With this deal, there is a strong indication that Netflix is looking to create exclusive VR content. With Netflix’s vast library, content is the last thing they’ll have to worry about, but for anyone with a keen eye for gaming tech, this shows that VR may finally get its break after many years.

Price is not the only factor that hindered VR’s growth. Though a significant factor, the lack of good game titles which support the VR tech was also an important reason. Investing in new expensive hardware while the playability is minimum did not sit well with gamers worldwide.

Publishers and developers read this sentiment too. There weren’t a lot of high-profile VR titles on offer. Valve may have released Half-Life: Alyx, but they had a lot on the line with their own VR hardware on offer. And this is in addition to the lukewarm response from uninterested gamers waiting for a sequel to Half-life:2.
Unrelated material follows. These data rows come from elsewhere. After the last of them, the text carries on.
## config.mk

```make
export PLATFORM = sky130hd
export DESIGN_NAME = tick_prio_sched
export DESIGN_NICKNAME = d
export VERILOG_FILES = /design/src/rtl/tick_prio_sched.sv
export SDC_FILE = /design/constraint.sdc
export NUM_CORES = 1
export LEC_CHECK = 0
export BUFFER_PORTS_ARGS = -buffer_cell sky130_fd_sc_hd__buf_4
export CORE_MARGIN = 4
export CORE_UTILIZATION = 30
export CTS_BUF_LIST = sky130_fd_sc_hd__clkbuf_2 sky130_fd_sc_hd__clkbuf_4 sky130_fd_sc_hd__clkbuf_8
export DETAILED_ROUTE_END_ITERATION = 8
export PLACE_DENSITY = 0.53
export SLEW_MARGIN = 20
export SYNTH_ARGS = -nofsm -noshare
export SYNTH_HDL_FRONTEND = slang
export SYNTH_SLANG_ARGS = --single-unit
```

## constraint.sdc

```tcl
create_clock -name clk -period 24.8 [get_ports clk]
set_clock_uncertainty 0.1 [all_clocks]
set_input_delay 4.96 -clock clk [delete_from_list [all_inputs] [get_ports clk]]
set_output_delay 4.96 -clock clk [all_outputs]
set_load 0.1 [all_outputs]
```

## src/rtl/tick_prio_sched.sv

```systemverilog
module tick_prio_sched #(
  parameter int NTASK  = 8,
  parameter int PRIO_W = 3,
  parameter int CNT_W  = 16,
  localparam int IW    = (NTASK > 1) ? $clog2(NTASK) : 1
) (
  input  logic                    clk,
  input  logic                    rst_n,
  input  logic                    tick,
  input  logic [NTASK*PRIO_W-1:0] task_prio,
  input  logic                    sleep_req,
  input  logic                    wait_req,
  input  logic [CNT_W-1:0]        sleep_ticks,
  input  logic [NTASK-1:0]        event_in,
  output logic [IW-1:0]           run_id,
  output logic                    idle,
  output logic                    ctx_sw
);

  typedef enum logic [1:0] {ST_RDY, ST_RUN, ST_SLP, ST_EVT} tstate_t;

  tstate_t          st_q  [NTASK];
  logic [CNT_W-1:0] cnt_q [NTASK];
  logic             run_v_q;
  logic [IW-1:0]    run_id_q;
  logic             ctx_q;

  logic [NTASK-1:0] wake, cand, runm;
  logic             best_v;
  logic [IW-1:0]    best_id;
  logic [PRIO_W-1:0] best_p, run_p;
  logic             blk, preempt, do_disp;
  logic [CNT_W-1:0] load_cnt;

  assign blk      = run_v_q & (sleep_req | wait_req);
  assign run_p    = task_prio[run_id_q*PRIO_W +: PRIO_W];
  assign load_cnt = (sleep_ticks == '0) ? CNT_W'(1) : sleep_ticks;

  for (genvar i = 0; i < NTASK; i++) begin : g_flags
    assign wake[i] = (st_q[i] == ST_SLP && tick && cnt_q[i] == CNT_W'(1)) ||
                     (st_q[i] == ST_EVT && event_in[i]);
    assign cand[i] = (st_q[i] == ST_RDY) || wake[i];
    assign runm[i] = (st_q[i] == ST_RUN);
  end

  always_comb begin
    best_v  = 1'b0;
    best_id = '0;
    best_p  = '0;
    for (int i = NTASK - 1; i >= 0; i--) begin
      if (cand[i] && (!best_v || task_prio[i*PRIO_W +: PRIO_W] >= best_p)) begin
        best_v  = 1'b1;
        best_id = IW'(i);
        best_p  = task_prio[i*PRIO_W +: PRIO_W];
      end
    end
  end

  assign preempt = run_v_q && !blk && tick && best_v && (best_p > run_p);
  assign do_disp = best_v && (!run_v_q || blk || preempt);

  for (genvar i = 0; i < NTASK; i++) begin : g_task
    logic is_run;
    assign is_run = run_v_q && (run_id_q == IW'(i));

    always_ff @(posedge clk or negedge rst_n) begin
      if (!rst_n) begin
        st_q[i]  <= ST_RDY;
        cnt_q[i] <= '0;
      end else if (is_run && blk) begin
        if (sleep_req) begin
          st_q[i]  <= ST_SLP;
          cnt_q[i] <= load_cnt;
        end else begin
          st_q[i]  <= ST_EVT;
        end
      end else if (is_run && preempt) begin
        st_q[i] <= ST_RDY;
      end else if (do_disp && best_id == IW'(i)) begin
        st_q[i] <= ST_RUN;
      end else if (wake[i]) begin
        st_q[i] <= ST_RDY;
      end else if (st_q[i] == ST_SLP && tick) begin
        cnt_q[i] <= cnt_q[i] - CNT_W'(1);
      end
    end

    p_sleep_hold_r5: assert property (@(posedge clk) disable iff (!rst_n)
      (st_q[i] == ST_SLP && !(tick && cnt_q[i] == CNT_W'(1))) |=> st_q[i] != ST_RUN);
    p_evt_hold_r6: assert property (@(posedge clk) disable iff (!rst_n)
      (st_q[i] == ST_EVT && !event_in[i]) |=> st_q[i] != ST_RUN);
  end

  always_ff @(posedge clk or negedge rst_n) begin
    if (!rst_n) begin
      run_v_q  <= 1'b0;
      run_id_q <= '0;
      ctx_q    <= 1'b0;
    end else begin
      ctx_q <= do_disp;
      if (do_disp) begin
        run_v_q  <= 1'b1;
        run_id_q <= best_id;
      end else if (blk) begin
        run_v_q  <= 1'b0;
      end
    end
  end

  assign run_id = run_id_q;
  assign idle   = ~run_v_q;
  assign ctx_sw = ctx_q;

  p_single_owner_r9: assert property (@(posedge clk) disable iff (!rst_n)
    $countones(runm) == (idle ? 0 : 1));
  p_owner_match_r9: assert property (@(posedge clk) disable iff (!rst_n)
    !idle |-> runm[run_id]);
  p_tick_only_r3: assert property (@(posedge clk) disable iff (!rst_n)
    ($past(run_v_q) && !$past(tick) && !$past(blk)) |-> !ctx_sw);
  p_strict_r3: assert property (@(posedge clk) disable iff (!rst_n)
    ($past(run_v_q) && !$past(blk) && ctx_sw) |-> run_p > $past(run_p));
  p_ctx_busy_r8: assert property (@(posedge clk) disable iff (!rst_n)
    ctx_sw |-> !idle);

endmodule

```

==> insert_results.sql, run 1 <==
INSERT INTO impl_metrics (metric_group, metric, value, unit) VALUES
('outcome', 'run_status', 'completed', ''),
('clock_network', 'cts.reportedPaths.clkPinSlew', '0.10', 'ns'),
('timing', 'rsz0062_at_grt', 'no', ''),
('die', 'placement_row_count', '69', ''),
('hold_path', 'hold_crit_endpoint', 'cnt_q[62]', ''),
('die', 'die_area', '39400', 'um^2'),
('worst_setup_path', 'r2r_endpoint', 'cnt_q[4]', ''),
('yosys', 'synth-edff-count', '0', ''),
('clock_network', 'cts.sinks', '149', ''),
('flow_run', 'drv.max_cap_violation_count', '0', ''),
('routing', 'drcViolationCount', '0', ''),
('die', 'die_x', '199', 'um'),
('hold_path', 'min-delay-start', 'cnt_q[62]', ''),
('clock_network', 'setup_fix_buffers_added_after_clock_tree_synthesis', '0', ''),
('timing', 'period_needed', '19.10', 'ns'),
('finish', 'layout-drive-gt1-share', '10.8', '%'),
('routing', 'wl', '36700', 'um'),
('clock_network', 'tritoncts.num_buffers', '17', ''),
('worst_setup_path', 'top_fanout_value_on_the_critical_path', '14', ''),
('placement', 'place.port_buffers', '57', ''),
('die', 'design.core.area', '35700', 'um^2'),
('yosys', 'top_ff_cell_synth', 'dfrtp_1', ''),
('timing', 'min_period_over_period', '77.0', '%'),
('yosys', 'synthesis.area_per_instance', '7.96', 'um^2'),
('finish', 'layout.cells.most_common_list', 'dfrtp_1, a21oi_1, nand2_1', ''),
('worst_setup_path', 'r2r_setup_slk', '9.44', 'ns'),
('worst_setup_path', 'r2r_start', 'cnt_q[7]', ''),
('yosys', 'net_count_after_synthesis', '1462', ''),
('yosys', 'netlist_instances', '1369', ''),
('placement', 'gp_routability_congestion', '0.900', ''),
('global_route', 'grt_use_total', '18.6', '%'),
('routing', 'route.vias.total', '10842', ''),
('worst_setup_path', 'path_class', 'primary input to flop', ''),
('clock_network', 'clockBufferDepth', '2', ''),
('finish', 'filler_cell_count', '3754', ''),
('yosys', 'syn-cell-area', '10900', 'um^2'),
('yosys', 'post_synth_num_cell_types', '93', ''),
('worst_setup_path', 'timing.critical_path.required', '24.99', 'ns'),
('hold_path', 'min_path_cells', '2', ''),
('global_route', 'first_global_vias', '10383', ''),
('yosys', 'yosys-top-cells-area', 'dfrtp_1, a21oi_1, nand2_1, o21ai_0, ha_1', ''),
('global_route', 'largest_net_degree_at_the_start_of_global_routing', '88', ''),
('routing', 'firstDrtPassIters', '5', ''),
('routing', 'wl_per_cell', '19.8', 'um'),
('worst_setup_path', 'cp-end-kind', 'flop', ''),
('timing', 'fin_setup_tns', '0', 'ns'),
('clock_network', 'cts.repair.resized', '0', ''),
('worst_setup_path', 'timing.critical_path.from_type', 'primary input', ''),
('die', 'die_h', '199', 'um'),
('global_route', 'grt-ovfl-total', '0', ''),
('routing', 'route.antenna.remaining_nets', '0', ''),
('clock_network', 'insertion_delay', '0.47', 'ns'),
('worst_setup_path', 'cpPeakStageDelay', '0.89', 'ns'),
('power_and_ir_drop', 'power_leakage', '4.94', 'nW'),
('yosys', 'synth_seq_area_share', '34.2', '%'),
('clock_network', 'clock_tree_from_tritoncts', 'yes', ''),
('timing', 'maxClockFrequency', '52.3', 'MHz'),
('routing', 'drt_via_density', '5.84', ''),
('worst_setup_path', 'worst_path_max_delay_cell', 'nor2_1', ''),
('yosys', 'ys.warnings.count', '0', ''),
('yosys', 'yosysTopAreaCell', 'dfrtp_1', ''),
('worst_setup_path', 'r2r_cells', '63', ''),
('worst_setup_path', 'cpMostUsedCell', 'a21o_1', ''),
('die', 'initial_core_util', '30.5', '%'),
('finish', 'nets', '1474', ''),
('global_route', 'grt_pass1_wl', '58600', 'um'),
('routing', 'drt_first_iter_violations', '838', ''),
('clock_network', 'ctsRootBufferMaster', 'clkbuf_8', ''),
('placement', 'post-dp-hpwl', '25500', 'um'),
('finish', 'flow.area_growth_from_synthesis', '11.5', '%'),
('global_route', 'grt_antenna_before_repair', '1', '');
[logic make-up after synthesis]
logic type,count (synthesis),synth area share (%)
adder cells (fa/ha/maj),40,4.60
XOR/XNOR,2,0.161
buffers and inverters,120,4.41
AND/OR/NAND/NOR,565,26.0
AO/OA/AOI/OAI,480,28.7
flip-flops,149,34.2
multiplexers,13,1.96
[metal layers]
layer,track usage [%],vias to the layer above,share of wire (%)
met2,29.7,296,46
met3,2.86,48,5.2
li1,-,5188,-
met5,0,-,0
met4,5.40,0,2.1
met1,26.3,5310,46
[Yosys cell counts (15+ instances only)]
cell type    n
a211oi_1    24
a21o_1      18
a21oi_1    145
a311oi_1    16
clkbuf_1    52
dfrtp_1    149
ha_1        40
inv_1       43
nand2_1    143
nand2b_1    20
nand3_1     57
nand4_1     27
nor2_1     128
nor3_1      64
nor4_1      21
o21ai_0    105
o221ai_1    15
o22ai_1     15
or3_1       27
[power breakdown]
part	switching [mW]	internal, mW	total [mW]	leakage, nW
logic	0.601	0.387	0.988	3.00
registers	0.119	0.351	0.470	1.72
clock network	0.108	0.108	0.217	0.216
[sequential cells by signal (all words and copies together), names as in the netlist]
| signal | cells |
|---|---|
| st_q | 16 |
| run_v_q | 1 |
| cnt_q | 128 |
| ctx_sw | 1 |
| run_id | 3 |
[worst max path at each step]
| stage | start | end |
|---|---|---|
| finish | tick | cnt_q[4] |
| global route | tick | cnt_q[4] |
| CTS | tick | cnt_q[4] |
| detailed placement | tick | cnt_q[15] |
| global placement | tick | cnt_q[9] |
| floorplan | tick | cnt_q[54] |
[cell type report]
cell class	count	area (um^2)	area share, %
tap	461	577	4.75
sequential	149	3730	30.7
inverter	43	161	1.33
multi-input combinational	1100	6710	55.2
clock buffer	20	269	2.21
clock inverter	12	169	1.39
antenna	1	2.50	0.0206
timing repair buffer	70	537	4.42
[through the flow]
stage / total power [mW] / hold WS (ns) / std cells / setup WS, ns / area [um^2]
after floorplan: 1.20 / 0.361 / 1369 / 8.03 / 10900
after global placement: 1.43 / 0.385 / 1822 / 5.74 / 11700
after detailed placement: 1.45 / 0.395 / 1822 / 5.42 / 11700
after CTS: 1.67 / 0.417 / 1854 / 5.92 / 12100
after global routing: 1.84 / 0.455 / 1855 / 4.59 / 12100
final: 1.68 / 0.415 / 1856 / 5.70 / 12100
[worst max-delay path, delay by kind of cell]
kind | cells | cell delay (ns)
compound gates | 35 | 8.02
simple gates | 20 | 4.14
fa+ha+maj | 8 | 1.97
buf+inv | 1 | 0.20
Note: power is estimated with default switching activity, not from simulation.
==> run 2, diff against run 1 <==
==> constraint.sdc (replaced) <==
create_clock -name clk -period 19.4 [get_ports clk]
set_clock_uncertainty 0.1 [all_clocks]
set_input_delay 3.88 -clock clk [delete_from_list [all_inputs] [get_ports clk]]
set_output_delay 3.88 -clock clk [all_outputs]
set_load 0.1 [all_outputs]
==> insert_results.sql, run 2 (same netlist as run 1, synthesis figures left out) <==
INSERT INTO impl_metrics (metric_group, metric, value, unit) VALUES
('worst_setup_path', 'r2r_start', 'cnt_q[7]', ''),
('finish', 'largest_register_ffs', '128', ''),
('worst_setup_path', 'cpPeakStageDelay', '0.88', 'ns'),
('routing', 'drt_via_density', '5.91', ''),
('worst_setup_path', 'cp-end-kind', 'flop', ''),
('timing', 'rsz0062_at_grt', 'no', ''),
('finish', 'flow.area_growth_from_synthesis', '11.4', '%'),
('routing', 'route.vias.total', '10968', ''),
('worst_setup_path', 'cpMostUsedCell', 'a21o_1', ''),
('finish', 'layout-drive-gt1-share', '10.8', '%'),
('clock_network', 'htreeDepth', '4', ''),
('global_route', 'first_global_vias', '10368', ''),
('worst_setup_path', 'r2r_setup_slk', '3.91', 'ns'),
('timing', 'finalHoldViolations', '0', ''),
('finish', 'multi_input_area', '6710', 'um^2'),
('clock_network', 'insertion_delay', '0.48', 'ns'),
('power_and_ir_drop', 'max-vdd-ir-drop', '0.0858', 'mV'),
('routing', 'detailroute.wirelength.met3', '2210', 'um'),
('die', 'initial_core_util', '30.5', '%'),
('finish', 'filler_cell_count', '3722', ''),
('die', 'die_h', '199', 'um'),
('timing', 'maxClockFrequency', '55.2', 'MHz'),
('routing', 'wl_met2', '17300', 'um'),
('timing', 'max_slew_margin', '24.3', '%'),
('worst_setup_path', 'r2r_cells', '63', ''),
('worst_setup_path', 'timing.critical_path.from_type', 'primary input', ''),
('timing', 'period_needed', '18.12', 'ns'),
('global_route', 'largest_net_degree_at_the_start_of_global_routing', '88', ''),
('placement', 'post-dp-hpwl', '25600', 'um'),
('finish', 'seq_area', '3730', 'um^2'),
('die', 'design.core.area', '35700', 'um^2'),
('clock_network', 'hold_buf_cts', '0', ''),
('clock_network', 'cts.sinks', '149', ''),
('timing', 'worstMarginPinSlew', '1.13', 'ns'),
('clock_network', 'cts.repair.resized', '0', ''),
('worst_setup_path', 'worst_path_max_delay_cell', 'nor2_1', ''),
('outcome', 'run_status', 'completed', ''),
('worst_setup_path', 'path_class', 'primary input to flop', ''),
('finish', 'finish.cell_count_without_fillers', '1855', ''),
('die', 'io_pins', '58', ''),
('die', 'die_area', '39400', 'um^2'),
('routing', 'firstDrtPassIters', '7', ''),
('finish', 'final_common_cell', 'dfrtp_1', ''),
('placement', 'gp_routability_congestion', '0.901', ''),
('worst_setup_path', 'r2r_endpoint', 'cnt_q[11]', ''),
('routing', 'route.antenna.remaining_nets', '0', ''),
('clock_network', 'cts.reportedPaths.clkPinSlew', '0.09', 'ns'),
('clock_network', 'setup_fix_buffers_added_after_clock_tree_synthesis', '0', ''),
('power_and_ir_drop', 'pwr_density_cell', '176', 'nW/um^2'),
('finish', 'postLayoutCellArea', '12100', 'um^2'),
('routing', 'wl', '37000', 'um'),
('die', 'placement_row_count', '69', ''),
('worst_setup_path', 'timing.critical_path.required', '19.60', 'ns'),
('power_and_ir_drop', 'power_leakage', '4.93', 'nW'),
('timing', 'final_max_slew_viol_count', '0', ''),
('finish', 'nets', '1474', ''),
('placement', 'place.detailed.instances', '1822', ''),
('worst_setup_path', 'cp-startpoint', 'tick', ''),
('die', 'die_x', '199', 'um'),
('global_route', 'grt-ovfl-total', '0', ''),
('worst_setup_path', 'crit_path_end', 'cnt_q[11]', ''),
('routing', 'wl_per_cell', '19.9', 'um'),
('worst_setup_path', 'top_fanout_value_on_the_critical_path', '14', ''),
('finish', 'regMostFlops', 'cnt_q', ''),
('timing', 'min_period_over_period', '93.4', '%'),
('finish', 'number_of_diodes_added_for_antenna_fixing', '0', ''),
('finish', 'layout.cells.most_common_list', 'dfrtp_1, a21oi_1, nand2_1', ''),
('clock_network', 'ctsRootBufferMaster', 'clkbuf_8', ''),
('timing', 'setup_violations', '0', ''),
('clock_network', 'clock_tree_from_tritoncts', 'yes', ''),
('flow_run', 'drv.max_cap_violation_count', '0', ''),
('routing', 'top_signal_layer_used', 'met4', ''),
('worst_setup_path', 'worst_ep_arrival_time', '18.32', 'ns'),
('clock_network', 'clockBufferDepth', '2', ''),
('routing', 'routedLengthMet1', '16600', 'um'),
('clock_network', 'tritoncts.num_buffers', '17', ''),
('timing', 'fin_setup_tns', '0', 'ns'),
('global_route', 'grt_antenna_before_repair', '1', ''),
('placement', 'postPlaceCellArea', '11700', 'um^2'),
('hold_path', 'hp-class', 'flop to flop', ''),
('routing', 'drcViolationCount', '0', ''),
('global_route', 'grt_pass1_wl', '58500', 'um'),
('placement', 'place.port_buffers', '57', ''),
('global_route', 'grt_use_total', '18.7', '%'),
('routing', 'drt_first_iter_violations', '873', '');
-- run 2: power breakdown --
| part | total (mW) | internal, mW | switching (mW) |
|---|---|---|---|
| clock | 0.264 | 0.127 | 0.137 |
| sequential | 0.601 | 0.449 | 0.152 |
| combinational | 1.26 | 0.495 | 0.770 |
| total | 2.13 | 1.07 | 1.06 |
-- run 2: stage by stage --
stage / utilization (%) / power [mW] / hold slack, ns / setup slack, ns
final: 34.0 / 2.13 / 0.416 / 1.28
after global routing: 34.0 / 2.33 / 0.445 / 0.0780
after CTS: 34.0 / 2.12 / 0.418 / 1.50
after detailed placement: 32.8 / 1.85 / 0.395 / 0.979
after global placement: 32.8 / 1.83 / 0.385 / 1.42
after floorplan: - / 1.53 / 0.361 / 3.71
-- run 2: final cells by class --
| cell class | instances | share of cell area (%) |
|---|---|---|
| sequential | 149 | 30.7 |
| tap | 461 | 4.76 |
| multi-input combinational | 1100 | 55.3 |
| inverter | 43 | 1.33 |
| timing repair buffer | 70 | 4.43 |
| clock inverter | 12 | 1.20 |
| clock buffer | 20 | 2.27 |
-- run 2: worst min path at each step --
stage	endpoint	cells after the start	from
6_report	cnt_q[18]	1	cnt_q[18]
4_1_cts	cnt_q[62]	2	cnt_q[62]
2_1_floorplan	cnt_q[57]	2	cnt_q[57]
5_1_grt	cnt_q[18]	1	cnt_q[18]
3_3_place_gp	cnt_q[57]	2	cnt_q[57]
3_5_place_dp	cnt_q[62]	2	cnt_q[62]
-- run 2: critical path: cells and delay by family --
family	cells	cell delay [ns]
and+or+nand+nor	20	4.16
AOI/OAI and AO/OA	35	8.10
buffers and inverters	1	0.21
adders and majority gates	8	1.97
-- run 2: per-layer routing --
metal,GRT usage [%],vias to the layer above
li1,-,5190
met5,0,-
met4,5.83,0
met2,30.2,346
met1,25.9,5372
met3,2.83,60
It’s not just VR. Many of the recent mergers involve mobile developers, and as discussed before, the social casino scene is quite a scorcher that is turning heads. A significant contributing factor to the success of mobile games was 4G, providing internet accessibility on a global scale.

The move to 5G has been a hot topic of discussion, specifically the benefits for the gaming world. With the increase of interest in mobile games, the transition to 5G won’t be abrupt. More people will see a reason to upgrade. This holds for mobile devices as well.

Cloud is another tech that will see substantial growth. Microsoft and EA already made forays and have a subscription model in place that is already a big hit with gamers. But with such high-profile acquisitions in the future, the average gamer will confidently adapt to new technology when a lucrative library full of games rich with multiple genres is on offer.

The whole dynamic can change with joint ventures between a developer and hardware publisher and open doors to multiple possibilities.


With the increase in various acquisitions, the gaming landscape has become extra competitive with several casualties. We’ve seen many developers like Telltale Games, THQ, and Visceral games shut down in the past.

Gaming is a cut-throat industry. Developers and publishers often make mistakes. The dynamic of gaming is changing at a rapid pace, and teaming up may not guarantee success, but the odds are much better for them to survive.

At this point, it is only possible to speculate what these mergers and acquisitions will bring to the table. But there is a silver lining with every joint venture. With a shared vision, combined resources, expertise, and industry knowledge, the possibilities for these tag teams are aplenty.